Protecting the technology, data, and systems that make our government and schools run is one of our highest priorities. This plan is only one piece of a much larger effort to make sure our state, county, municipal, and tribal government, education, public health, critical infrastructure, and peacekeepers have all the cybersecurity tools and resources they need.

Interested organizations can find more information about what the plan means for you and how to participate on the Whole-of-State participant page.

When government systems and data are safe, it ultimately keeps you safe.

Our partners

A grid featuring a different person in each box.

The Whole-of-State Cybersecurity Plan relies on everyone who works in the public realm. That means, for example, front desk workers at police stations, as well as tribal leaders, mayors, state legislators, and the executive branch. While information technology and cybersecurity professionals will be the most deeply engaged, everyone at every level of public service should be aware of the need to take cybersecurity seriously and personally. Our partners include:

  • County, city, and township governments
  • K-12 public education
  • Local government consortiums and cooperatives
  • Minnesota National Guard
  • Non-profit entities
  • Public health and safety agencies
  • State government and agencies
  • Tribal Nations
  • Vendor partners

The whole-of-state approach

The Whole-of-State Plan focuses on collaboration, inclusion, and a One Minnesota approach. This program is not a top-down mandate from the state, but our defenses and protections are only as successful as those of each organization. All Minnesota government and schools are strongly encouraged to participate together in this whole-of-state approach so that Minnesota’s joint cybersecurity chain is stronger and can better protect our neighbors, families, and children.

Four goals

The Minnesota Cybersecurity Task Force has approved four goals to advance the Whole-of-State Plan. These are designed to provide a solid foundation for a long-term, sustainable cybersecurity system that builds on results and moves with the times.

  1. Mature cyber capabilities throughout the state
  2. Increase participation in programs and services known to work
  3. Collaborate and share information throughout the state
  4. Strengthen the cyber-resiliency of critical infrastructure


The SLCGP funding is provided by:

  • $18 million in federal funds allocated to Minnesota through the SLCGP.
  • $5.5 million in state match funds from the Minnesota legislature.

At least 80% of funding will go directly to programming, and 25% is designated for rural areas where resources are fewer.
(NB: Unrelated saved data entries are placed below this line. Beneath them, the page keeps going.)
File: src/hdl/rhcb_pkg.sv
// Package for the rolling hash chunk boundary block.
// Constants, register indexes, controller state and command types. No dependencies.
package rhcb_pkg;

    localparam int MaxWindow   = 64;
    localparam int MinWindow   = 4;
    localparam int SlotW       = $clog2(MaxWindow);
    localparam int CntW        = $clog2(MaxWindow + 1);
    localparam int HashW       = 31;
    localparam int WinCfgW     = 7;
    localparam int CfgIdxW     = 2;
    localparam int CfgDataW    = 31;
    localparam logic [HashW-1:0] KrPrime = 31'd1999999973;
    localparam logic [HashW-1:0] KrBase  = 31'd256;
    localparam logic [HashW-1:0] WeightReset = 31'd1593593066;

    localparam logic [CfgIdxW-1:0] REG_WINDOW_SIZE = 2'd0;
    localparam logic [CfgIdxW-1:0] REG_MODULUS     = 2'd1;
    localparam logic [CfgIdxW-1:0] REG_ALLOW_ALL   = 2'd2;

    typedef enum logic [2:0] {
        ST_IDLE,
        ST_WMUL,
        ST_WRED,
        ST_MUL,
        ST_RED,
        ST_FOLD,
        ST_DIV,
        ST_OUT
    } rhcb_state_t;

    // controller to datapath
    typedef struct packed {
        logic load;       // latch byte, read oldest slot
        logic mul_start;  // start a modular multiply
        logic mul_sel_w;  // 1 = weight recompute multiply
        logic fold;       // take hash minus leaving byte
        logic fold_step;  // shift one bit of the new byte in
        logic div_start;  // start modulus check
        logic wt_step;    // take weight multiply result
        logic wt_init;    // begin weight recompute
        logic out_load;   // present result
    } rhcb_cmd_t;

    // datapath to controller
    typedef struct packed {
        logic mul_done;
        logic fold_last;
        logic div_done;
        logic wt_more;
    } rhcb_sts_t;

endpackage

File: src/hdl/rhcb_modmul.sv
// Modular multiplier a*b mod prime, one bit of b per cycle (shift and add).
// Depends on rhcb_pkg.
module rhcb_modmul (
    input  logic                      aclk,
    input  logic                      aresetn,
    input  logic                      start,
    input  logic [rhcb_pkg::HashW-1:0] a,
    input  logic [rhcb_pkg::HashW-1:0] b,
    output logic                      done,
    output logic [rhcb_pkg::HashW-1:0] product
);
    import rhcb_pkg::*;

    logic [HashW-1:0] acc_reg, acc_next;
    logic [HashW-1:0] b_reg, b_next;
    logic [HashW-1:0] a_reg;
    logic [4:0]       cnt_reg, cnt_next;
    logic             busy_reg, busy_next;
    logic [HashW:0]   dbl, dbl_r, sum;
    logic [HashW-1:0] acc2;

    // acc = 2*acc (+ a) mod prime, msb of b first
    always_comb begin
        dbl   = {acc_reg, 1'b0};
        dbl_r = (dbl >= {1'b0, KrPrime}) ? dbl - {1'b0, KrPrime} : dbl;
        sum   = dbl_r + (b_reg[HashW-1] ? {1'b0, a_reg} : '0);
        acc2  = (sum >= {1'b0, KrPrime}) ? HashW'(sum - {1'b0, KrPrime}) : sum[HashW-1:0];
        acc_next  = acc_reg;
        b_next    = b_reg;
        cnt_next  = cnt_reg;
        busy_next = busy_reg;
        if (start) begin
            acc_next  = '0;
            b_next    = b;
            cnt_next  = 5'(HashW - 1);
            busy_next = 1'b1;
        end else if (busy_reg) begin
            acc_next = acc2;
            b_next   = {b_reg[HashW-2:0], 1'b0};
            cnt_next = cnt_reg - 5'd1;
            if (cnt_reg == 5'd0) busy_next = 1'b0;
        end
    end

    always_ff @(posedge aclk) begin
        if (!aresetn) begin
            busy_reg <= 1'b0;
        end else begin
            busy_reg <= busy_next;
        end
        acc_reg <= acc_next;
        b_reg   <= b_next;
        cnt_reg <= cnt_next;
        if (start) a_reg <= a;
    end

    assign done    = busy_reg && (cnt_reg == 5'd0);
    assign product = acc2;
endmodule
The plan relies on building trusted partnerships with entities across Minnesota.

This funding will:  

  1. Help local governments, Tribal Nations, and school organizations acquire the tools and resources they need to enhance their existing baseline cybersecurity capabilities.
  2. Expand the use of advanced cybersecurity detection and defensive tools and capabilities.
  3. Expand threat intelligence analysis and collaboration throughout Minnesota.
  4. Bring security products, services, and resources to critical infrastructure through strategic partnerships.

Minnesotans' role in cybersecurity

This plan is about what Minnesota governments are doing for you. However, cybersecurity is everyone’s concern and there are some things that you can do to protect yourself and your loved ones. Think about cybersecurity protections in the same way you protect your car and your home by locking the doors.
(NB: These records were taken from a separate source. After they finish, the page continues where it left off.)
<file path="config.mk">
export PLATFORM = sky130hd
export DESIGN_NAME = client_access_table
export DESIGN_NICKNAME = d
export VERILOG_FILES = /design/src/rtl/core/cat_pkg.sv /design/src/rtl/core/client_access_table.sv
export SDC_FILE = /design/constraint.sdc
export NUM_CORES = 2
export LEC_CHECK = 0
export BUFFER_PORTS_ARGS = -buffer_cell sky130_fd_sc_hd__buf_4
export CAP_MARGIN = 20
export CORE_MARGIN = 1
export CORE_UTILIZATION = 56
export DETAILED_ROUTE_END_ITERATION = 8
export PLACE_DENSITY = 0.72
export SYNTH_ARGS = -nofsm -noshare
export SYNTH_HDL_FRONTEND = slang
export SYNTH_SLANG_ARGS = --single-unit
</file>
<file path="constraint.sdc">
create_clock -name clk -period 13.05 [get_ports clk]
set_input_delay 1.9575 -clock clk [delete_from_list [all_inputs] [get_ports clk]]
set_output_delay 1.9575 -clock clk [all_outputs]
set_load 0.01 [all_outputs]
</file>
<file path="src/rtl/core/cat_pkg.sv">
// ----------------------------------------------------------------------------
// cat_pkg: client access table shared types and constants
// Request and result payload structs, command codes and the table entry layout.
// ----------------------------------------------------------------------------
`default_nettype none

package cat_pkg;

	// Command codes
	localparam logic [2:0] CMD_CLEAR     = 3'd0;
	localparam logic [2:0] CMD_ADMIT     = 3'd1;
	localparam logic [2:0] CMD_REVOKE_IP = 3'd2;
	localparam logic [2:0] CMD_REVOKE_HW = 3'd3;
	localparam logic [2:0] CMD_QUERY     = 3'd4;

	localparam int IP_W = 32;
	localparam int HW_W = 48;

	// One request
	typedef struct packed {
		logic [2:0]      command;
		logic [IP_W-1:0] ip_addr;
		logic [HW_W-1:0] hw_addr;
		logic            hw_addr_given;
	} req_t;

	// One result
	typedef struct packed {
		logic admitted;
		logic table_full;
	} rsp_t;

	// Stored entry payload; the valid mark lives in flip-flops
	typedef struct packed {
		logic [IP_W-1:0] ip;
		logic [HW_W-1:0] hw;
		logic            hw_known;
	} entry_t;

endpackage

`default_nettype wire

</file>
<file path="src/rtl/core/client_access_table.sv">
// ----------------------------------------------------------------------------
// client_access_table: table of admitted network clients
// Entries hold an IPv4 address and an optional hardware address; requests
// clear, admit, revoke or query them by scanning the table one entry a cycle.
// ----------------------------------------------------------------------------
//  channel   | ports                  | handshake
//  ----------+------------------------+---------------------------------------
//  request   | start, busy, request   | taken at an edge with start=1, busy=0
//  result    | done, result           | one cycle strobe, cannot be held off
//
//  Each request is scanned through the single read port of the entry memory:
//  one entry is read and compared per cycle, then the finish state applies the
//  admit write. busy drops in the cycle the result is shown, so the next
//  request may be taken there.
//  Reset clears all valid marks at once; no clearing pass is needed.
// ----------------------------------------------------------------------------
`default_nettype none

module client_access_table #(
	parameter int ENTRIES = 32
) (
	input  wire logic          clk,
	input  wire logic          arst_n,
	input  wire logic          start,
	output logic               busy,
	input  wire cat_pkg::req_t request,
	output logic               done,
	output cat_pkg::rsp_t      result
);

	localparam int IDX_W = (ENTRIES > 1) ? $clog2(ENTRIES) : 1;
	localparam int CNT_W = $clog2(ENTRIES + 1);
	localparam logic [IDX_W-1:0] LAST_IDX = IDX_W'(ENTRIES - 1);

	typedef enum logic [2:0] {
		ST_IDLE   = 3'b001,
		ST_SCAN   = 3'b010,
		ST_FINISH = 3'b100
	} state_t;

	state_t              state_q;
	cat_pkg::req_t       req_q;
	logic [CNT_W-1:0]    scan_q;
	logic [ENTRIES-1:0]  valid_q;

	cat_pkg::entry_t     mem [ENTRIES];
	cat_pkg::entry_t     rd_s1;
	logic [IDX_W-1:0]    idx_s1;
	logic                live_s1;

	logic                hw_found_q, ip_found_q, free_found_q, hit_q;
	logic [IDX_W-1:0]    hw_idx_q, ip_idx_q, free_idx_q;

	logic                accept;
	logic                ip_nz;
	logic                ent_valid;
	logic                ip_hit, hw_hit;
	logic                wr_en;
	logic [IDX_W-1:0]    wr_idx;
	cat_pkg::entry_t     wr_data;
	logic                set_valid;
	logic                full;

	assign accept    = start && (state_q == ST_IDLE);
	assign busy      = (state_q != ST_IDLE);
	assign ip_nz     = (req_q.ip_addr != '0);
	assign ent_valid = valid_q[idx_s1];
	assign ip_hit    = ent_valid && (rd_s1.ip == req_q.ip_addr);
	assign hw_hit    = ent_valid && rd_s1.hw_known && (rd_s1.hw == req_q.hw_addr);

	// Sequence the request: scan every entry, then finish
	always_ff @(posedge clk or negedge arst_n) begin
		if (!arst_n) begin
			state_q <= ST_IDLE;
			scan_q  <= '0;
			live_s1 <= 1'b0;
		end else begin
			unique case (state_q)
				ST_IDLE: begin
					live_s1 <= 1'b0;
					if (start) begin
						scan_q  <= '0;
						state_q <= ST_SCAN;
					end
				end
				ST_SCAN: begin
					live_s1 <= (scan_q < CNT_W'(ENTRIES));
					if (scan_q < CNT_W'(ENTRIES)) begin
						scan_q <= scan_q + CNT_W'(1);
					end
					if (live_s1 && (idx_s1 == LAST_IDX)) begin
						state_q <= ST_FINISH;
					end
				end
				ST_FINISH: begin
					live_s1 <= 1'b0;
					state_q <= ST_IDLE;
				end
				default: begin
					state_q <= ST_IDLE;
				end
			endcase
		end
	end

	// Hold the request for the whole scan
	always_ff @(posedge clk) begin
		if (accept) begin
			req_q <= request;
		end
	end

	// Read one entry per cycle; write the admitted entry at finish
	always_ff @(posedge clk) begin
		if (wr_en) begin
			mem[wr_idx] <= wr_data;
		end
		rd_s1  <= mem[scan_q[IDX_W-1:0]];
		idx_s1 <= scan_q[IDX_W-1:0];
	end

	// Track first hits and first free entry during the scan
	always_ff @(posedge clk or negedge arst_n) begin
		if (!arst_n) begin
			hw_found_q   <= 1'b0;
			ip_found_q   <= 1'b0;
			free_found_q <= 1'b0;
			hit_q        <= 1'b0;
			hw_idx_q     <= '0;
			ip_idx_q     <= '0;
			free_idx_q   <= '0;
		end else if (accept) begin
			hw_found_q   <= 1'b0;
			ip_found_q   <= 1'b0;
			free_found_q <= 1'b0;
			hit_q        <= 1'b0;
		end else if ((state_q == ST_SCAN) && live_s1) begin
			if (hw_hit && !hw_found_q) begin
				hw_found_q <= 1'b1;
				hw_idx_q   <= idx_s1;
			end
			if (ip_hit && !ip_found_q) begin
				ip_found_q <= 1'b1;
				ip_idx_q   <= idx_s1;
			end
			if (!ent_valid && !free_found_q) begin
				free_found_q <= 1'b1;
				free_idx_q   <= idx_s1;
			end
			if (ip_hit) begin
				hit_q <= 1'b1;
			end
		end
	end

	// Resolve the admit in priority order
	always_comb begin
		wr_en     = 1'b0;
		wr_idx    = free_idx_q;
		wr_data   = '{ip: req_q.ip_addr, hw: req_q.hw_addr, hw_known: 1'b1};
		set_valid = 1'b0;
		full      = 1'b0;
		if ((state_q == ST_FINISH) && (req_q.command == cat_pkg::CMD_ADMIT) && ip_nz) begin
			priority if (req_q.hw_addr_given && hw_found_q) begin
				wr_en  = 1'b1;
				wr_idx = hw_idx_q;
			end else if (ip_found_q) begin
				wr_en  = req_q.hw_addr_given;
				wr_idx = ip_idx_q;
			end else if (free_found_q) begin
				wr_en     = 1'b1;
				set_valid = 1'b1;
				wr_data   = '{ip: req_q.ip_addr,
					hw: req_q.hw_addr_given ? req_q.hw_addr : '0,
					hw_known: req_q.hw_addr_given};
			end else begin
				full = 1'b1;
			end
		end
	end

	// Update valid marks: revoke during scan, clear and fill at finish
	always_ff @(posedge clk or negedge arst_n) begin
		if (!arst_n) begin
			valid_q <= '0;
		end else if ((state_q == ST_SCAN) && live_s1) begin
			if ((req_q.command == cat_pkg::CMD_REVOKE_IP) && ip_nz && ip_hit) begin
				valid_q[idx_s1] <= 1'b0;
			end
			if ((req_q.command == cat_pkg::CMD_REVOKE_HW) && req_q.hw_addr_given && hw_hit) begin
				valid_q[idx_s1] <= 1'b0;
			end
		end else if (state_q == ST_FINISH) begin
			if (req_q.command == cat_pkg::CMD_CLEAR) begin
				valid_q <= '0;
			end else if (set_valid) begin
				valid_q[wr_idx] <= 1'b1;
			end
		end
	end

	// Drive the result strobe for one cycle
	always_ff @(posedge clk or negedge arst_n) begin
		if (!arst_n) begin
			done   <= 1'b0;
			result <= '0;
		end else begin
			done <= (state_q == ST_FINISH);
			if (state_q == ST_FINISH) begin
				result.admitted   <= (req_q.command == cat_pkg::CMD_QUERY) && ip_nz && hit_q;
				result.table_full <= full;
			end
		end
	end

endmodule

`default_nettype wire

</file>
==> results.md <==
- Drt total wl: 252 mm
- PwrDens: between 150 and 200 nW/um^2
- Static leakage: 37.2 nW
- RSZ-0062 raised after global routing: false
- Post-DRT Antenna Nets: 0
- GRT overflow: 0
- Vias in the first global route: about 49000
- Initial detailed-routing violation count: between 7000 and 8000
- Max-slew violation count: 0
- Clk_lat worst skew: 0.94 ns
- NumNets Final: between 4000 and 5000
- Register area: 83700 sq um
- Max Cap Violations: 0
- Top cells by area, synth: edfxtp_1, mux4_2, dfxtp_1
- Post-CTS resize count: 0
- Clk buf depth: 4
- Post-CTS Setup Bufs: 0
- Worst Tran Pin Value: around 1.1 ns
- Most frequent cell after synthesis: edfxtp_1
- Total power: around 0.023 W
- Worst Hold Class: flip-flop to flip-flop
- Drt drc: 0
- Synth unique cells: 58
- First-pass GRT wire length: ~360 mm
- Via-to-Cell Ratio: around 6.6
- Synth Warn #: 0
- Die width: around 440 um
- Combinational power share: 0.173
- Largest net degree at the start of global routing: between 100 and 150
- Layout overhead on the synthesized area: 13.1%
- Hold-fix buffers at CTS: 0
- Gr usage total: 0.265
- Share of layout cells above drive strength 1: 0.326
- Die area: between 150000 and 200000 sq um
- Crit. End Element: flip-flop
- Status: completed
- Synth top area share: 0.751
- H-tree depth: 5
- Fin crit share: 0.548
- Clock transition at path regs: ~0.060 ns
- Setup_tns: 0 ns
- Num CTS Buffers: 290
- CTS tree: built
- Post-detail-place hpwl: roughly 130 mm
- Sw Pwr: roughly 0.0056 W
- Synthesized area: ~110000 sq um
- Synthesized instance count: approximately 4400
- Max VDD drop: 139 uV
- Seq cells post-synth: ~2800
- CTS root buffer: clkbuf_16
- Clock Power Share: 0.352
- Top_reg_cell synth: edfxtp_1
- Worst Path Required: ~14 ns
- Slew headroom: 0.237
- Placer Congestion: roughly 0.83
- Initial antenna violation count: 6
- Sw Ratio: 0.249
- Period minus WS final: slightly above 7 ns
- Row count: 160
- Power share of the sequential group: 0.475
- Avg Cell Area, Syn: about 24 sq um
- Area of the multi-input gates: between 20000 and 25000 sq um
- # fillers: 12000
- Drt wl/cell: 33.9 um
- Max Clk Rate: 0.140 GHz
- # port buffers: 90
- Critical setup path kind: flip-flop to flip-flop
- Initial core utilization: 0.563
- Setup Viol. Count Final: 0
- Worst Skew: between 0.07 and 0.08 ns
- Ys async rst share: 0.0226
- First-pass iteration count of the detailed router: 5
- Post-synth top cells: edfxtp_1, mux4_2, clkbuf_1, mux2_2, dfxtp_1
- Setup crit start: req_q[51]
- Number of flops mapped to enable cells by yosys: approximately 2700
- # IOs: ~90
- Clk sinks: around 2800
- Vias: 49500
- Cell accounting for the most synthesized area: edfxtp_1
- Crit Path Max Fanout: 34
- Startpoint Class: flip-flop
- Mapped Nets: between 4000 and 5000
- Die Ht: 439 um
- Worst r2r src: req_q[51]
- Post-synthesis sequential area ratio: 0.783
- Fin. Hold Viols: 0
- Crit path DAT: 7.68 ns
- Hold wc startpoint: result[1]
- Placeable Area: 190000 sq um
- Cell-internal power: approximately 0.017 W
==> final timing paths <==
kind                                   end  slack [ns]  cells past startpoint
worst max-delay path            mem[6][54]        5.89                      9
worst min-delay path             result[1]        0.51                      2
worst max register to register  mem[6][54]        5.89                      9
worst min register to register   result[1]        0.51                      2
max in group asynchronous        scan_q[2]       11.30                      1
min in group asynchronous       valid_q[9]        1.12                      1
==> metrics by stage <==
| step | area (sq um) | instances | worst slack [ns] | hold WS (ns) | util |
|---|---|---|---|---|---|
| after global placement | 111000 | 6915 | 6.02 | 0.478 | 0.585 |
| final | 121000 | 7449 | 5.89 | 0.505 | 0.637 |
| after floorplan | 107000 | 4401 | 6.79 | 0.345 | - |
| after global routing | 121000 | 7445 | 5.69 | 0.516 | 0.636 |
| after CTS | 120000 | 7415 | 5.86 | 0.500 | 0.633 |
| after detailed placement | 111000 | 6916 | 5.87 | 0.481 | 0.586 |
==> logic make-up (layout without fill, tap and decap cells) <==
| logic type | after synthesis | in the layout | synth area share |
|---|---|---|---|
| AOI/OAI and AO/OA | 113 | 113 | 0.00744 |
| other | 0 | 4 | 0 |
| buffers and inverters | 217 | 750 | 0.00785 |
| DFF | 2826 | 2826 | 0.783 |
| xor gates and xnor gates | 84 | 84 | 0.00688 |
| muxes | 915 | 915 | 0.182 |
| and+or+nand+nor | 245 | 245 | 0.0127 |
| adders and majority gates | 1 | 1 | 0.000117 |
==> layer usage <==
metal | track usage | wire (um) | up-vias
met4 | 0.0609 | 4820 | 0
met2 | 0.408 | 121000 | 2761
met1 | 0.399 | 101000 | 26800
li1 | - | - | 19500
met3 | 0.0532 | 25300 | 358
met5 | 0 | 0 | -
==> placed cells by master, fill, tap and decap left out, types with 5 or more instances in the layout <==
cell        instances
clkinv_1           28
buf_4             211
xnor2_1            21
nor2_4             32
clkbuf_1           80
buf_8               9
mux2_2             96
dfxtp_1            86
a21oi_1            48
clkbuf_16         300
nand2_1            40
nand4_1            12
edfxtp_1         2676
clkbuf_8           29
mux4_2            818
clkinv_2           32
a22oi_1            22
nor4_1             25
xor2_1             63
nand2b_1            8
and2_1             51
dfrtp_1            58
dfrtp_4             5
bufinv_16          13
clkinvlp_4         10
buf_12              8
buf_16             17
nor2_1             32
o41ai_1            17
nand3_1             6
nor3_1             12
==> sequential cells by signal (all words and copies together) (netlist names) <==
name          flops
done              1
free_found_q      1
free_idx_q        5
hit_q             1
hw_found_q        1
hw_idx_q          5
idx_s1            5
ip_found_q        1
ip_idx_q          5
live_s1           1
mem            2592
rd_s1            81
req_q            84
result            2
scan_q            6
state_q           3
valid_q          32
==> power groups by stage <==
stage / clock network (W) / logic [W] / registers, W
after floorplan: 0 / 0.00269 / 0.0108
after global placement: 0 / 0.00374 / 0.0109
after detailed placement: 0 / 0.00379 / 0.0109
after CTS: 0.00800 / 0.00383 / 0.0107
after global routing: 0.00834 / 0.00411 / 0.0107
final: 0.00792 / 0.00389 / 0.0107
==> worst max-delay path: stages (launching register included) <==
cell and delay (ns):
edfxtp_1 0.81, nor4_1 0.84, nand4_1 0.78, o21ai_2 0.79, o2bb2ai_1 0.29, nor3b_1 0.31, nand2b_1 0.51, nor2_4 1.02
buf_4 0.72, buf_4 0.64
==> layout make-up <==
cell class,instances,area share
Sequential cell,2826,0.692
Multi-Input combinational cell,1358,0.187
Clock buffer,408,0.0675
Tap cell,2511,0.0260
Timing Repair Buffer,248,0.0199
Clock inverter,91,0.00687
Inverter,3,0.000135
Antenna cell,4,0.0000828
Power figures use the tool's default switching activity.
Ready.Gov has shared tips you can use today, or visit their website for more information:

  • Limit the personal information you share online.
  • Keep software applications and operating systems up-to-date.
  • Create strong passwords and change them regularly. Use a password manager and two methods of verification.
  • Watch for suspicious activity that asks you to do something right away, offers something that sounds too good to be true, or needs your personal information.
  • Use antivirus and anti-malware solutions.
  • Do not click on links in texts or emails from people you don’t know. Scammers can create fake links to websites.
  • Remember that the government will not call, text, or contact you via social media about owing money.